• **Problem to solve**
Below are entries; output exactly the lines from the one with "localparam logic [15:0] RGB_GREEN" to the one with "export CORE_AREA = 2 2 122 124", both included, and nothing else.

• **Dataset extract**
**config.mk**
```make
export PLATFORM = sky130hd
export DESIGN_NAME = seven_seg_scanner
export DESIGN_NICKNAME = d
export VERILOG_FILES = /design/src/rtl/seven_seg_pkg.sv /design/src/rtl/seven_seg_scanner_decode.sv /design/src/rtl/seven_seg_scanner.sv
export SDC_FILE = /design/constraint.sdc
export NUM_CORES = 1
export LEC_CHECK = 0
export BUFFER_PORTS_ARGS = -buffer_cell sky130_fd_sc_hd__clkbuf_2
export CAP_MARGIN = 20
export CORE_MARGIN = 2
export CORE_UTILIZATION = 45
export CTS_BUF_LIST = sky130_fd_sc_hd__clkbuf_4 sky130_fd_sc_hd__clkbuf_8
export DETAILED_ROUTE_END_ITERATION = 10
export PLACE_DENSITY = 0.68
export SLEW_MARGIN = 20
export SYNTH_ARGS = -nofsm -noshare
export SYNTH_HDL_FRONTEND = slang
export SYNTH_SLANG_ARGS = --single-unit
```
**constraint.sdc**
```tcl
create_clock -name clk -period 3.9 [get_ports clk]
set_clock_uncertainty 0.05 [all_clocks]
set_input_delay 0.195 -clock clk [delete_from_list [all_inputs] [get_ports clk]]
set_output_delay 0.195 -clock clk [all_outputs]
set_load 0.02 [all_outputs]
```
===== src/rtl/cam_pkg.sv =====
// Shared types and RGB565 colour constants for the camera emulator.
package cam_pkg;

  typedef enum logic [2:0] {
    ST_IDLE   = 3'd0,
    ST_VSYNC  = 3'd1,
    ST_VBACK  = 3'd2,
    ST_ACTIVE = 3'd3,
    ST_VFRONT = 3'd4
  } cam_state_e;

  typedef enum logic [1:0] {
    PAT_BLACK = 2'b00,
    PAT_BARS  = 2'b01,
    PAT_GREY  = 2'b10,
    PAT_CHECK = 2'b11
  } cam_pattern_e;

  localparam logic [15:0] RGB_WHITE   = 16'hFFFF;
  localparam logic [15:0] RGB_YELLOW  = 16'hFFE0;
  localparam logic [15:0] RGB_CYAN    = 16'h07FF;
  localparam logic [15:0] RGB_GREEN   = 16'h07E0;
  localparam logic [15:0] RGB_MAGENTA = 16'hF81F;
  localparam logic [15:0] RGB_RED     = 16'hF800;
  localparam logic [15:0] RGB_BLUE    = 16'h001F;
  localparam logic [15:0] RGB_BLACK   = 16'h0000;

  function automatic logic [15:0] bar_color(input logic [2:0] idx);
    logic [15:0] c;
    case (idx)
      3'd0:    c = RGB_WHITE;
      3'd1:    c = RGB_YELLOW;
      3'd2:    c = RGB_CYAN;
      3'd3:    c = RGB_GREEN;
      3'd4:    c = RGB_MAGENTA;
      3'd5:    c = RGB_RED;
      3'd6:    c = RGB_BLUE;
      default: c = RGB_BLACK;
    endcase
    return c;
  endfunction

endpackage
===== config.mk =====
export PLATFORM = sky130hd
export DESIGN_NAME = fetch_stage
export DESIGN_NICKNAME = d
export VERILOG_FILES = /design/src/rtl/fetch_stage.sv
export SDC_FILE = /design/constraint.sdc
export NUM_CORES = 1
export LEC_CHECK = 0
export BUFFER_PORTS_ARGS = -buffer_cell sky130_fd_sc_hd__buf_2
export CAP_MARGIN = 25
export CORE_AREA = 2 2 122 124
export CTS_BUF_LIST = sky130_fd_sc_hd__clkbuf_4 sky130_fd_sc_hd__clkbuf_8
export DETAILED_ROUTE_END_ITERATION = 10
export DIE_AREA = 0 0 124 126
export PLACE_DENSITY = 0.66
export SLEW_MARGIN = 40
export SYNTH_ARGS = -nofsm -noshare
export SYNTH_HDL_FRONTEND = slang
export SYNTH_SLANG_ARGS = --single-unit
export TNS_END_PERCENT = 10

===== constraint.sdc =====
create_clock -name CLK -period 2.8 [get_ports CLK]
set_input_delay 0.28 -clock CLK [delete_from_list [all_inputs] [get_ports CLK]]
set_output_delay 0.28 -clock CLK [all_outputs]
set_load 0.05 [all_outputs]

===== src/rtl/fetch_stage.sv =====
// Instruction fetch stage: PC sequencing, I-memory request and the IF/ID pipeline latch.
// Optional macro FETCH_STALL_CNT_EN adds a saturating stall_cycles counter output.
module fetch_stage #(
  parameter logic [31:0] PC_INIT = 32'h00000000
) (
  input  logic        CLK,
  input  logic        RST,
  input  logic        redirect,
  input  logic [31:0] redirect_pc,
  input  logic        flush,
  input  logic        disable_fetch,
  input  logic        halt,
  input  logic        ihit,
  input  logic [31:0] iload,
  output logic        iREN,
  output logic [31:0] iaddr,
  output logic        ifid_valid,
  output logic [31:0] ifid_instr,
  output logic [31:0] ifid_pc,
  output logic [31:0] ifid_npc
`ifdef FETCH_STALL_CNT_EN
  ,
  output logic [15:0] stall_cycles
`endif
);

  typedef enum logic [1:0] {
    ST_RESET  = 2'd0,
    ST_FETCH  = 2'd1,
    ST_HALTED = 2'd2
  } state_t;

  state_t      state_reg, state_next;
  logic [31:0] pc_reg, pc_next;
  logic        valid_reg, valid_next;
  logic [31:0] instr_reg, instr_next;
  logic [31:0] ipc_reg, ipc_next;
  logic [31:0] inpc_reg, inpc_next;
  logic [31:0] pc_plus4;
  logic        stall_event;

  // Wraps naturally modulo 2^32.
  assign pc_plus4 = pc_reg + 32'd4;

  always_ff @(posedge CLK) begin
    if (RST) begin
      state_reg <= ST_RESET;
      pc_reg    <= PC_INIT;
      valid_reg <= 1'b0;
      instr_reg <= 32'h0;
      ipc_reg   <= 32'h0;
      inpc_reg  <= 32'h0;
    end else begin
      state_reg <= state_next;
      pc_reg    <= pc_next;
      valid_reg <= valid_next;
      instr_reg <= instr_next;
      ipc_reg   <= ipc_next;
      inpc_reg  <= inpc_next;
    end
  end

  always_comb begin
    state_next  = state_reg;
    pc_next     = pc_reg;
    valid_next  = valid_reg;
    instr_next  = instr_reg;
    ipc_next    = ipc_reg;
    inpc_next   = inpc_reg;
    stall_event = 1'b0;
    case (state_reg)
      ST_RESET: state_next = ST_FETCH;
      ST_FETCH: begin
        // Any action other than a stall leaves IF/ID empty unless a hit is captured.
        if (!disable_fetch || halt || redirect || flush) begin
          valid_next = 1'b0;
          instr_next = 32'h0;
          ipc_next   = 32'h0;
          inpc_next  = 32'h0;
        end
        if (halt) begin
          state_next = ST_HALTED;
        end else if (redirect) begin
          pc_next = redirect_pc & 32'hFFFF_FFFC;
        end else if (flush) begin
          pc_next = pc_reg;
        end else if (disable_fetch) begin
          stall_event = 1'b1;
        end else if (ihit) begin
          valid_next = 1'b1;
          instr_next = iload;
          ipc_next   = pc_reg;
          inpc_next  = pc_plus4;
          pc_next    = pc_plus4;
        end
      end
      default: state_next = state_reg;
    endcase
  end

  assign iREN       = (state_reg == ST_FETCH);
  assign iaddr      = pc_reg;
  assign ifid_valid = valid_reg;
  assign ifid_instr = instr_reg;
  assign ifid_pc    = ipc_reg;
  assign ifid_npc   = inpc_reg;

`ifdef FETCH_STALL_CNT_EN
  logic [15:0] stall_reg;

  always_ff @(posedge CLK) begin
    if (RST) begin
      stall_reg <= 16'h0;
    end else if (stall_event && stall_reg != 16'hFFFF) begin
      stall_reg <= stall_reg + 16'd1;
    end
  end

  assign stall_cycles = stall_reg;
`else
  logic unused_stall;
  assign unused_stall = stall_event;
`endif

endmodule


### Word level (Yosys, flattened, before mapping)

Cells that the tools add are included.

* bits in registers: 131
* input bits: 71
* output and inout port bits: 130
* word-level logic and storage cells: 51

* $add $sub $neg: 1
* eq/ne operators: 4
* muxes and demuxes: 30
* bitwise operators: 1
* reduce and logical (&&, ||, !) cells: 9

Operators with widths (count)
* 2-to-1 mux 32 bit: 22
* adder 32 x 3 -> 32 bit, second input constant: 1
* 2-to-1 mux 1 bit: 6
* inequality test 2 bit, second input constant: 3
* AND reduction 5 bit: 1
* one-hot mux 2 bit (2 select lines): 1
* nonzero test 2 bit: 2
* logical OR 1 bit: 3
* equality test 2 x 1 -> 1 bit, second input constant: 1
* logical NOT 2 bit: 1
* 2-to-1 mux 2 bit: 1
* AND reduction 2 bit: 1
* logical NOT 1 bit: 1
* NOT 1 bit: 1

### Depth between registers and ports, before layout

Gate-level depths: netlist of run 1.

* word-level depth: 10
* gate-level depth with buffers: 8
* depth with buffers taken out: 6

### Worst setup path before layout of run 1

No wires, ideal clock.

* kind: register -> register
* start: reg pc_reg[2] (netlist: iaddr[2])
* end: reg pc_reg[28] (netlist: iaddr[28])
* library setup time: 0.074 ns
* data arrival time: 2.425 ns
* required time: 2.726 ns
* path slack: 0.301 ns
* stages on the path, launching flop included: 7
* buffers on the path: 0
* clock period less this slack: 2.499 ns
* cell sequence: dfxtp_1 -> ha_1 -> and3_1 -> nand2_1 -> or4_1 -> or3_1 -> a31oi_1

* cells in the longest elaborated chain, start to end: 5

Ends and longest elaborated chain
* start, declared: RTL line 34 `logic [31:0] pc_reg, pc_next;`
* start signal, assigned: RTL line 55 `pc_reg <= pc_next;`
* adder 32 x 3 -> 32 bit: RTL line 43 `assign pc_plus4 = pc_reg + 32'd4;`
* 2-to-1 mux 32 bit: RTL line 89 `end else if (ihit) begin`
* 2-to-1 mux 32 bit: RTL line 87 `end else if (disable_fetch) begin`
* 2-to-1 mux 32 bit: RTL line 85 `end else if (flush) begin`
* 2-to-1 mux 32 bit: RTL line 83 `end else if (redirect) begin`

No other way between the ends. The select of a mux whose other input is x is not followed.
A chain may end at the register's enable or synchronous reset.

### Final worst setup path of run 1

Same ends and word-level chain as after synthesis.

==> results of run 1 <==
## final timing paths
check	startpoint	endpoint	slack, ps	cells after the start
max reg2reg	iaddr[2]	iaddr[28]	360	6
min	iload[2]	ifid_instr[2]	70	3
max	iaddr[2]	iaddr[28]	360	6
min reg2reg	ifid_npc[18]	ifid_npc[18]	490	2
## placed cells by master, fill, tap and decap left out, drive strengths merged, types with 13 or more instances in the layout
cell type and instances:
a211oi 15, a21oi 52, a22oi 81, a31oi 15, and3 17, buf 217
clkbuf 19, dfxtp 129, nand2 30, nand3 16, nand3b 13, nor2 99
o21ai 16, xnor2 18
## area by class of cell
class                           count  area (µm²)
Timing Repair Buffer              217        1166
Multi-Input combinational cell    461        2761
Clock buffer                       19       261.5
Sequential cell                   129        2582
Inverter                            4       15.01
Tap cell                          184       230.2
Clock inverter                     13       185.2
Fill cell                        1437        7112
## power groups by stage
stage               Clock, mW  Combinational [mW]  Sequential [mW]
detailed placement          0               0.378             1.93
CTS                      1.82               0.380             1.88
floorplan                   0               0.195             1.97
global placement            0               0.378             1.92
finish                   1.79               0.377             1.88
global route             1.91               0.409             1.89
## routing by layer
| layer | GRT usage, % | vias up |
|---|---|---|
| met3 | 6.748 | 27 |
| li1 | - | 2744 |
| met4 | 8.923 | 2 |
| met1 | 30.12 | 2629 |
| met2 | 34.20 | 184 |
| met5 | 0 | - |
## tightest hold or removal path, stage by stage
cell	delay [ps]
buf_2	70
a22oi_1	60
nor2_1	70
## cells by family after synthesis
family,Yosys count,synth area share [%]
AND/OR/NAND/NOR,226,19.81
other,1,0.06641
multiplexers,1,0.1773
XOR/XNOR,28,4.343
adder cells (fa/ha/maj),1,0.2215
buffers and inverters,75,5.694
flip-flops,129,45.73
AO/OA/AOI/OAI,203,23.95
## metrics by stage
| stage | instance area (µm²) | power [mW] |
|---|---|---|
| detailed placement | 6755 | 2.303 |
| floorplan | 5650 | 2.167 |
| finish | 7202 | 4.047 |
| global placement | 6755 | 2.302 |
| CTS | 7202 | 4.084 |
| global route | 7202 | 4.205 |
==> metrics.cfg, run 1 <==
[outcome]
status=completed

[floorplanning]
die-area_um2=15620
io_pins=201
start_util_pct=39.45
core_region_area_um2=14310
fp.dieH_um=126
die_w_um=124
rows=44

[sta]
rsz0062_at_grt=no
setup-violations-final=0
fmax_mhz=409.7
slew_headroom_pct=58.70
fin_skew_ps=7.584
fin_crit_ps=2441
fin_crit_sh_pct=87.18
setup_tns_ps=0
hold_ws_ps=73.33
drv_slew=0
finalHoldViolations=0
worstMarginPinSlew_ps=613.9
worst_slack_ps=359.0

[routing]
dr_wl_met3_mm=1.343
routed-via-count=5586
final_antenna_net_count=0
via_per_inst=5.439
top_layer=met5
drc_errors=0
wl_met2_mm=7.892
wl_per_cell_um=16.97
drtPass1Iterations=5
met1_length_mm=7.834
drt_wl_total_mm=17.43
drt_iter0_drc=409

[clock_tree]
clock_latency_ps=450
clockBufferDepth=2
path_clk_slew_ps=80
cts-root-buf=clkbuf_8
hold_buffers=0
cts-resized-gates=0
clkSinkCount=129
cts_tree=yes
postCtsSetupRepairBufs=0
cts_buffers=17
htree_levels=4

[finish]
instances_no_fill=1027
drive_gt1_share_pct=30.01
final_nets=902
final_util_pct=50.31
area_growth_pct=27.54
diodes=0

[global_routing]
grt_max_degree=64
grt_usage_pct=22.60
antenna_found_initial=1
overflow=0
grt_pass1_vias=5244
grt_pass1_wl_mm=27.72

[pwr]
power_switching_mw=1.066
power_switching_share_pct=26.34
p_leak_nw=3.083
clkPwrFrac_pct=44.1
p_seq_share_pct=46.5
p_per_area_nw_per_um2=562.0
intPower_mw=2.981
comb_power_share_pct=9.3
peakVddDrop_uv=240.2

[setup_path]
cp_cell_sequence=ha_1 -> and3_1 -> nand2_1 -> or4_1 -> or3_1 -> a31oi_1
setup.worst_path.start_class=register
cp-end-kind=register
critPathTopFamily=simple AND/OR/NAND/NOR gates
cpPeakStageDelay_ps=620
worstPathMaxFanout=9
critPathBufInv=0
crit_type=reg -> reg
cp_data_required_time_ps=3180
arrival_ps=2820
crit_slowest_cell=or4_1

[placed_design]
routabilityCongestion=0.8316
dp_slack_ps=362.4
dpl.hpwl_mm=11.77
io_buffers=196
place_inst=995

[logic_synthesis]
synth.most_common_cell=dfxtp_1
synth_edf_count=0
yosys.area.top_type_share_pct=45.73
seq_area_frac_synth_pct=45.73
ys_async_sr_fraction_pct=0
netlist_area_um2=5647
synth_top_area_cell=dfxtp_1
synth_area_per_cell_um2=8.504
synth.distinct_cells=51
synth_common_cells=dfxtp_1 (129), nor2_1 (99), a22oi_1 (81)
ys_top_cells_by_area=dfxtp_1 (46%), a22oi_1 (11%), nor2_1 (6.6%)
syn_inst=664
synth_seq_cells=129
yosysWarnings=0
synthFlopType=dfxtp_1

[flow_run]
cap_violations=0

[min_path]
hold_path_class=in -> reg

Note: power is estimated with default switching activity, not from simulation.
==> run 2: changes to the inputs <==
CAP_MARGIN = unset   (was 25)
CORE_AREA = 5 5 125 127   (was 2 2 122 124)
DIE_AREA = 0 0 130 132   (was 0 0 124 126)
REMOVE_ABC_BUFFERS = 1   (was unset)
==> metrics.cfg, run 2 (synthesized netlist as in run 1, its figures left out) <==
[outcome]
status=completed

[clock_tree]
hold_buffers=0
clockBufferDepth=2
cts_tree=yes
cts-root-buf=clkbuf_8
clock_latency_ps=450
cts_buffers=17
path_clk_slew_ps=70
cts-resized-gates=0
postCtsSetupRepairBufs=0
htree_levels=4
clkSinkCount=129

[setup_path]
endpoint=iaddr[24]
crit_type=reg -> reg
crit_start=iaddr[3]
rr_endpoint=iaddr[24]
cp_cell_sequence=ha_1 -> and3_1 -> nand2_1 -> or4_1 -> or3_1 -> a31oi_1
cp_data_required_time_ps=3180
critPathTopFamily=simple AND/OR/NAND/NOR gates
setup.worst_path.start_class=register
cp-end-kind=register
reg2reg_from=iaddr[3]
critPathBufInv=0
ff2ff_setup_slack_ps=360
cpPeakStageDelay_ps=620
r2r_cells=6
worstPathMaxFanout=8
arrival_ps=2820
crit_slowest_cell=or4_1
crit_cells=6

[finish]
instances_no_fill=1031
final_nets=906
multiInputGateArea_um2=2761
final_cell_mix=buf_2 (195), dfxtp_1 (129), nor2_1 (99)
diodes=0
mostFrequentLayoutCell=buf_2
area_growth_pct=28.21
final_util_pct=50.58
drive_gt1_share_pct=30.34
n_fill_cell=1468
final-seq-area_um2=2582

[routing]
routed-via-count=5548
wl_met2_mm=7.929
wl_per_cell_um=16.83
drt_iter0_drc=387
final_antenna_net_count=0
met1_length_mm=7.711
top_layer=met5
via_per_inst=5.381
drt_wl_total_mm=17.35
drtPass1Iterations=5
dr_wl_met3_mm=1.481
drc_errors=0

[floorplanning]
fp.dieH_um=132
rows=44
core_region_area_um2=14310
start_util_pct=39.45
die-area_um2=17160
io_pins=201
die_w_um=130

[min_path]
hold_path_class=in -> reg

[placed_design]
dpl.hpwl_mm=12.11
io_buffers=196
place_inst=999
routabilityCongestion=0.8015

[sta]
fmax_mhz=409.5
fin_skew_ps=8.027
fin_crit_sh_pct=87.22
rsz0062_at_grt=no
worstMarginPinSlew_ps=799.1
drv_slew=0
finalHoldViolations=0
setup-violations-final=0
fin_crit_ps=2442
slew_headroom_pct=46.73

[global_routing]
grt_pass1_wl_mm=27.73
grt_max_degree=71
grt_usage_pct=20.15
grt_pass1_vias=5218
overflow=0
antenna_found_initial=1

[flow_run]
cap_violations=0

[pwr]
peakVddDrop_uv=271.3
p_leak_nw=3.116
p_per_area_nw_per_um2=558.3

[run 2: area by class of cell]
| cell class | instances | share of cell area, % |
|---|---|---|
| Clock inverter | 10 | 2.178 |
| Clock buffer | 22 | 3.923 |
| Inverter | 4 | 0.2074 |
| Timing Repair Buffer | 221 | 16.70 |
| Sequential cell | 129 | 35.67 |
| Tap cell | 184 | 3.180 |
| Multi-Input combinational cell | 461 | 38.14 |
[run 2: through the flow]
| stage | setup slack [ps] | total power [mW] | area, µm² | setup TNS, ps | hold WS [ps] |
|---|---|---|---|---|---|
| 2_1_floorplan | -5453 | 2.113 | 5344 | -495750 | 349.1 |
| 3_3_place_gp | 424.6 | 2.298 | 6758 | 0 | 463.2 |
| 3_5_place_dp | 374.5 | 2.314 | 6798 | 0 | 479.5 |
| 4_1_cts | 347.3 | 4.086 | 7239 | 0 | 44.79 |
| 5_1_grt | 198.2 | 4.206 | 7239 | 0 | 48.50 |
| 6_report | 357.8 | 4.041 | 7239 | 0 | 73.79 |
[run 2: tightest hold or removal path, cell delays in order]
cell     delay, ps
buf_2           70
a22oi_1         60
nor2_1          70
[run 2: how the worst min path moves through the flow]
stage                     endpoint  cells after the start  slack [ps]         start
finish              ifid_instr[12]                      3          70     iload[12]
global route        ifid_instr[21]                      3          50     iload[21]
CTS                 ifid_instr[12]                      3          40     iload[12]
detailed placement    ifid_npc[18]                      2         480  ifid_npc[18]
global placement        ifid_valid                      2         460    ifid_valid
floorplan                iaddr[10]                      1         350           RST
[run 2: power by group]
group | leakage (nW) | total, mW | switching (mW) | internal (mW)
clock | 0.219 | 1.77 | 0.729 | 1.04
combinational | 1.86 | 0.385 | 0.262 | 0.124
sequential | 1.04 | 1.89 | 0.0312 | 1.85
total | 3.12 | 4.04 | 1.02 | 3.02
[run 2: metal layers]
layer | GRT usage [%] | up-vias
li1 | - | 2744
met1 | 26.60 | 2612
met2 | 31.38 | 172
met3 | 6.564 | 18
met4 | 6.005 | 2
met5 | 0 | -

• **Result**
  localparam logic [15:0] RGB_GREEN   = 16'h07E0;
  localparam logic [15:0] RGB_MAGENTA = 16'hF81F;
  localparam logic [15:0] RGB_RED     = 16'hF800;
  localparam logic [15:0] RGB_BLUE    = 16'h001F;
  localparam logic [15:0] RGB_BLACK   = 16'h0000;

  function automatic logic [15:0] bar_color(input logic [2:0] idx);
    logic [15:0] c;
    case (idx)
      3'd0:    c = RGB_WHITE;
      3'd1:    c = RGB_YELLOW;
      3'd2:    c = RGB_CYAN;
      3'd3:    c = RGB_GREEN;
      3'd4:    c = RGB_MAGENTA;
      3'd5:    c = RGB_RED;
      3'd6:    c = RGB_BLUE;
      default: c = RGB_BLACK;
    endcase
    return c;
  endfunction

endpackage
===== config.mk =====
export PLATFORM = sky130hd
export DESIGN_NAME = fetch_stage
export DESIGN_NICKNAME = d
export VERILOG_FILES = /design/src/rtl/fetch_stage.sv
export SDC_FILE = /design/constraint.sdc
export NUM_CORES = 1
export LEC_CHECK = 0
export BUFFER_PORTS_ARGS = -buffer_cell sky130_fd_sc_hd__buf_2
export CAP_MARGIN = 25
export CORE_AREA = 2 2 122 124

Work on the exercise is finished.